If JOBZ == 'F', then the above descriptions hold for
the columns of Z*V, where the columns of V are the
eigenvectors of the K-by-K Rayleigh quotient, and Z is
orthonormal. The columns of V are similarly structured:
If IMEIG(i) == 0 then Z*V(:,i) is an eigenvector, and if
IMEIG(i) > 0 then Z*V(:,i)+sqrt(-1)*Z*V(:,i+1) and
Z*V(:,i)-sqrt(-1)*Z*V(:,i+1)
are the eigenvectors of LAMBDA(i), LAMBDA(i+1).
See the descriptions of REIG, IMEIG, X and V. |
| [in] | LDZ | LDZ (input) INTEGER , LDZ >= M
The leading dimension of the array Z. |
| [out] | RES | RES (output) REAL(KIND=WP) (N-1)-by-1 array
RES(1:K) contains the residuals for the K computed
Ritz pairs.
If LAMBDA(i) is real, then
RES(i) = || A * Z(:,i) - LAMBDA(i)*Z(:,i))||_2.

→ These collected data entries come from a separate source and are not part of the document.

File: src/rtl/tty.sv
// TTY: 8N1 UART with independent receiver and transmitter.
// Each bit lasts DIV = CLK_FREQ/BAUD clock cycles. SRX is brought into the
// clock domain through a two-flop synchronizer. The receiver samples each bit
// at its midpoint. When ECHO is nonzero, each good received byte is held in a
// one-entry echo register. The transmitter sends that byte before any host
// byte.
module tty #(
    parameter int BAUD     = 115200,
    parameter int ECHO     = 0,
    parameter int CLK_FREQ = 25000000
) (
    input  logic       clk,
    input  logic       rst,
    input  logic       SRX,
    output logic       STX,
    input  logic [7:0] tx_data,
    input  logic       tx_valid,
    output logic       tx_ready,
    output logic [7:0] rx_data,
    output logic       rx_valid,
    output logic       rx_frame_err
);

    localparam int DIV  = CLK_FREQ / BAUD;
    localparam int HALF = DIV / 2;
    localparam int CW   = (DIV > 2) ? $clog2(DIV) : 1;

    localparam logic [CW-1:0] CNT_ZERO = CW'(0);
    localparam logic [CW-1:0] CNT_ONE  = CW'(1);
    localparam logic [CW-1:0] CNT_LAST = CW'(DIV - 1);
    localparam logic [CW-1:0] CNT_HALF = CW'(HALF - 1);

    typedef enum logic [1:0] {
        TX_IDLE  = 2'd0,
        TX_START = 2'd1,
        TX_DATA  = 2'd2,
        TX_STOP  = 2'd3
    } tx_state_t;

    typedef enum logic [2:0] {
        RX_IDLE      = 3'd0,
        RX_START     = 3'd1,
        RX_DATA      = 3'd2,
        RX_STOP      = 3'd3,
        RX_WAIT_IDLE = 3'd4
    } rx_state_t;

    // Transmit path state
    tx_state_t      r_tx_state;
    logic [CW-1:0]  r_tx_cnt;
    logic [2:0]     r_tx_bit;
    logic [7:0]     r_tx_shift;
    logic           r_stx;
    logic           r_tx_ready;

    tx_state_t      w_tx_state_nxt;
    logic [CW-1:0]  w_tx_cnt_nxt;
    logic [2:0]     w_tx_bit_nxt;
    logic [7:0]     w_tx_shift_nxt;
    logic           w_stx_nxt;
    logic           w_tx_ready_nxt;

    logic           w_tx_free;
    logic           w_launch_echo;
    logic           w_launch_host;
    logic           w_launch;
    logic [7:0]     w_launch_byte;

    // Echo register
    logic           r_echo_full;
    logic [7:0]     r_echo_data;
    logic           w_echo_full_nxt;
    logic [7:0]     w_echo_data_nxt;

    // Receive path state
    logic           r_rx_sync1;
    logic           r_rx_sync2;
    rx_state_t      r_rx_state;
    logic [CW-1:0]  r_rx_cnt;
    logic [2:0]     r_rx_bit;
    logic [7:0]     r_rx_shift;
    logic [7:0]     r_rx_data;
    logic           r_rx_valid;
    logic           r_rx_ferr;

    rx_state_t      w_rx_state_nxt;
    logic [CW-1:0]  w_rx_cnt_nxt;
    logic [2:0]     w_rx_bit_nxt;
    logic [7:0]     w_rx_shift_nxt;
    logic           w_rx;
    logic           w_rx_stop_tick;
    logic           w_rx_good;
    logic           w_rx_ferr;

    assign STX          = r_stx;
    assign tx_ready     = r_tx_ready;
    assign rx_data      = r_rx_data;
    assign rx_valid     = r_rx_valid;
    assign rx_frame_err = r_rx_ferr;

    // ---------------------------------------------------------------- TX ----
    // The line is free in IDLE and in the last cycle of the stop bit. A new
    // frame can start in that cycle, so back-to-back frames leave no idle gap.
    // A pending echo byte wins over a host byte.
    assign w_tx_free     = (r_tx_state == TX_IDLE) ||
                           ((r_tx_state == TX_STOP) && (r_tx_cnt == CNT_LAST));
    assign w_launch_echo = r_echo_full && w_tx_free;
    assign w_launch_host = tx_valid && r_tx_ready && !w_launch_echo;
    assign w_launch      = w_launch_echo || w_launch_host;
    assign w_launch_byte = w_launch_echo ? r_echo_data : tx_data;

    // TX state register and registered line/ready outputs
    always_ff @(posedge clk) begin
        if (rst) begin
            r_tx_state <= TX_IDLE;
            r_tx_cnt   <= CNT_ZERO;
            r_tx_bit   <= 3'd0;
            r_tx_shift <= 8'h00;
            r_stx      <= 1'b1;
            r_tx_ready <= 1'b1;
        end else begin
            r_tx_state <= w_tx_state_nxt;
            r_tx_cnt   <= w_tx_cnt_nxt;
            r_tx_bit   <= w_tx_bit_nxt;
            r_tx_shift <= w_tx_shift_nxt;
            r_stx      <= w_stx_nxt;
            r_tx_ready <= w_tx_ready_nxt;
        end
    end

    // TX next-state: bit timing, data shifting and frame launch
    always_comb begin
        w_tx_state_nxt = r_tx_state;
        w_tx_cnt_nxt   = r_tx_cnt + CNT_ONE;
        w_tx_bit_nxt   = r_tx_bit;
        w_tx_shift_nxt = r_tx_shift;
        case (r_tx_state)
            TX_IDLE: begin
                w_tx_cnt_nxt = CNT_ZERO;
                if (w_launch) begin
                    w_tx_state_nxt = TX_START;
                    w_tx_shift_nxt = w_launch_byte;
                end else begin
                    w_tx_state_nxt = TX_IDLE;
                end
            end
            TX_START: begin
                if (r_tx_cnt == CNT_LAST) begin
                    w_tx_state_nxt = TX_DATA;
                    w_tx_cnt_nxt   = CNT_ZERO;
                    w_tx_bit_nxt   = 3'd0;
                end else begin
                    w_tx_state_nxt = TX_START;
                end
            end
            TX_DATA: begin
                if (r_tx_cnt == CNT_LAST) begin
                    w_tx_cnt_nxt = CNT_ZERO;
                    if (r_tx_bit == 3'd7) begin
                        w_tx_state_nxt = TX_STOP;
                    end else begin
                        w_tx_bit_nxt   = r_tx_bit + 3'd1;
                        w_tx_shift_nxt = {1'b0, r_tx_shift[7:1]};
                    end
                end else begin
                    w_tx_state_nxt = TX_DATA;
                end
            end
            TX_STOP: begin
                if (r_tx_cnt == CNT_LAST) begin
                    w_tx_cnt_nxt = CNT_ZERO;
                    if (w_launch) begin
                        w_tx_state_nxt = TX_START;
                        w_tx_shift_nxt = w_launch_byte;
                    end else begin
                        w_tx_state_nxt = TX_IDLE;
                    end
                end else begin
                    w_tx_state_nxt = TX_STOP;
                end
            end
            default: begin
                w_tx_state_nxt = TX_IDLE;
                w_tx_cnt_nxt   = CNT_ZERO;
            end
        endcase
    end

    // TX outputs: decode the next state, so STX and tx_ready come from flops
    // and are valid in the same cycle as the state they describe.
    always_comb begin
        case (w_tx_state_nxt)
            TX_IDLE:  w_stx_nxt = 1'b1;
            TX_START: w_stx_nxt = 1'b0;
            TX_DATA:  w_stx_nxt = w_tx_shift_nxt[0];
            TX_STOP:  w_stx_nxt = 1'b1;
            default:  w_stx_nxt = 1'b1;
        endcase
        if ((w_tx_state_nxt == TX_IDLE) ||
            ((w_tx_state_nxt == TX_STOP) && (w_tx_cnt_nxt == CNT_LAST))) begin
            w_tx_ready_nxt = !w_echo_full_nxt;
        end else begin
            w_tx_ready_nxt = 1'b0;
        end
    end

    // -------------------------------------------------------------- ECHO ----
    // Echo register next value. The register loads only when it is empty. A
    // good byte that arrives while it is full is dropped, even in the cycle
    // where the pending byte is launched.
    always_comb begin
        w_echo_full_nxt = r_echo_full;
        w_echo_data_nxt = r_echo_data;
        if (ECHO == 0) begin
            w_echo_full_nxt = 1'b0;
        end else begin
            if (w_launch_echo) begin
                w_echo_full_nxt = 1'b0;
            end else begin
                w_echo_full_nxt = r_echo_full;
            end
            if (w_rx_good && !r_echo_full) begin
                w_echo_full_nxt = 1'b1;
                w_echo_data_nxt = r_rx_shift;
            end else begin
                w_echo_data_nxt = r_echo_data;
            end
        end
    end

    // Echo register storage
    always_ff @(posedge clk) begin
        if (rst) begin
            r_echo_full <= 1'b0;
            r_echo_data <= 8'h00;
        end else begin
            r_echo_full <= w_echo_full_nxt;
            r_echo_data <= w_echo_data_nxt;
        end
    end

    // ---------------------------------------------------------------- RX ----
    // Two-flop synchronizer for the asynchronous SRX line
    always_ff @(posedge clk) begin
        if (rst) begin
            r_rx_sync1 <= 1'b1;
            r_rx_sync2 <= 1'b1;
        end else begin
            r_rx_sync1 <= SRX;
            r_rx_sync2 <= r_rx_sync1;
        end
    end

    assign w_rx = r_rx_sync2;

    // RX state register and registered byte/pulse outputs
    always_ff @(posedge clk) begin
        if (rst) begin
            r_rx_state <= RX_IDLE;
            r_rx_cnt   <= CNT_ZERO;
            r_rx_bit   <= 3'd0;
            r_rx_shift <= 8'h00;
            r_rx_data  <= 8'h00;
            r_rx_valid <= 1'b0;
            r_rx_ferr  <= 1'b0;
        end else begin
            r_rx_state <= w_rx_state_nxt;
            r_rx_cnt   <= w_rx_cnt_nxt;
            r_rx_bit   <= w_rx_bit_nxt;
            r_rx_shift <= w_rx_shift_nxt;
            r_rx_data  <= w_rx_good ? r_rx_shift : r_rx_data;
            r_rx_valid <= w_rx_good;
            r_rx_ferr  <= w_rx_ferr;
        end
    end

    // RX next-state: the start bit is checked at its midpoint. Each later
    // sample comes one full bit period after the previous one.
    always_comb begin
        w_rx_state_nxt = r_rx_state;
        w_rx_cnt_nxt   = r_rx_cnt + CNT_ONE;
        w_rx_bit_nxt   = r_rx_bit;
        w_rx_shift_nxt = r_rx_shift;
        case (r_rx_state)
            RX_IDLE: begin
                w_rx_cnt_nxt = CNT_ZERO;
                if (!w_rx) begin
                    w_rx_state_nxt = RX_START;
                end else begin
                    w_rx_state_nxt = RX_IDLE;
                end
            end
            RX_START: begin
                if (r_rx_cnt == CNT_HALF) begin
                    w_rx_cnt_nxt = CNT_ZERO;
                    w_rx_bit_nxt = 3'd0;
                    if (w_rx) begin
                        w_rx_state_nxt = RX_IDLE;
                    end else begin
                        w_rx_state_nxt = RX_DATA;
                    end
                end else begin
                    w_rx_state_nxt = RX_START;
                end
            end
            RX_DATA: begin
                if (r_rx_cnt == CNT_LAST) begin
                    w_rx_cnt_nxt   = CNT_ZERO;
                    w_rx_shift_nxt = {w_rx, r_rx_shift[7:1]};
                    if (r_rx_bit == 3'd7) begin
                        w_rx_state_nxt = RX_STOP;
                    end else begin
                        w_rx_bit_nxt = r_rx_bit + 3'd1;
                    end
                end else begin
                    w_rx_state_nxt = RX_DATA;
                end
            end
            RX_STOP: begin
                if (r_rx_cnt == CNT_LAST) begin
                    w_rx_cnt_nxt = CNT_ZERO;
                    if (w_rx) begin
                        w_rx_state_nxt = RX_IDLE;
                    end else begin
                        w_rx_state_nxt = RX_WAIT_IDLE;
                    end
                end else begin
                    w_rx_state_nxt = RX_STOP;
                end
            end
            RX_WAIT_IDLE: begin
                w_rx_cnt_nxt = CNT_ZERO;
                if (w_rx) begin
                    w_rx_state_nxt = RX_IDLE;
                end else begin
                    w_rx_state_nxt = RX_WAIT_IDLE;
                end
            end
            default: begin
                w_rx_state_nxt = RX_IDLE;
                w_rx_cnt_nxt   = CNT_ZERO;
            end
        endcase
    end

    // RX outputs: at the stop-bit sample, report a good byte or a framing error
    always_comb begin
        w_rx_stop_tick = (r_rx_state == RX_STOP) && (r_rx_cnt == CNT_LAST);
        w_rx_good      = w_rx_stop_tick && w_rx;
        w_rx_ferr      = w_rx_stop_tick && !w_rx;
    end

endmodule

If [LAMBDA(i), LAMBDA(i+1)] is a complex conjugate pair
then
RES(i)=RES(i+1) = || A * Z(:,i:i+1) - Z(:,i:i+1) *B||_F
where B = [ real(LAMBDA(i)) imag(LAMBDA(i)) ]
[-imag(LAMBDA(i)) real(LAMBDA(i)) ].
It holds that
RES(i) = || A*ZC(:,i) - LAMBDA(i) *ZC(:,i) ||_2
RES(i+1) = || A*ZC(:,i+1) - LAMBDA(i+1)*ZC(:,i+1) ||_2
where ZC(:,i) = Z(:,i) + sqrt(-1)*Z(:,i+1)
ZC(:,i+1) = Z(:,i) - sqrt(-1)*Z(:,i+1)
See the description of Z. |
| [out] | B | B (output) REAL(KIND=WP) MIN(M,N)-by-(N-1) array.
IF JOBF =='R', B(1:N,1:K) contains A*U(:,1:K), and can
be used for computing the refined vectors; see further
details in the provided references.
If JOBF == 'E', B(1:N,1;K) contains
A*U(:,1:K)*W(1:K,1:K), which are the vectors from the
Exact DMD, up to scaling by the inverse eigenvalues.
In both cases, the content of B can be lifted to the
original dimension of the input data by pre-multiplying
with the Q factor from the initial QR factorization.
Here A denotes a compression of the underlying operator.
See the descriptions of F and X.
If JOBF =='N', then B is not referenced. |
| [in] | LDB | LDB (input) INTEGER, LDB >= MIN(M,N)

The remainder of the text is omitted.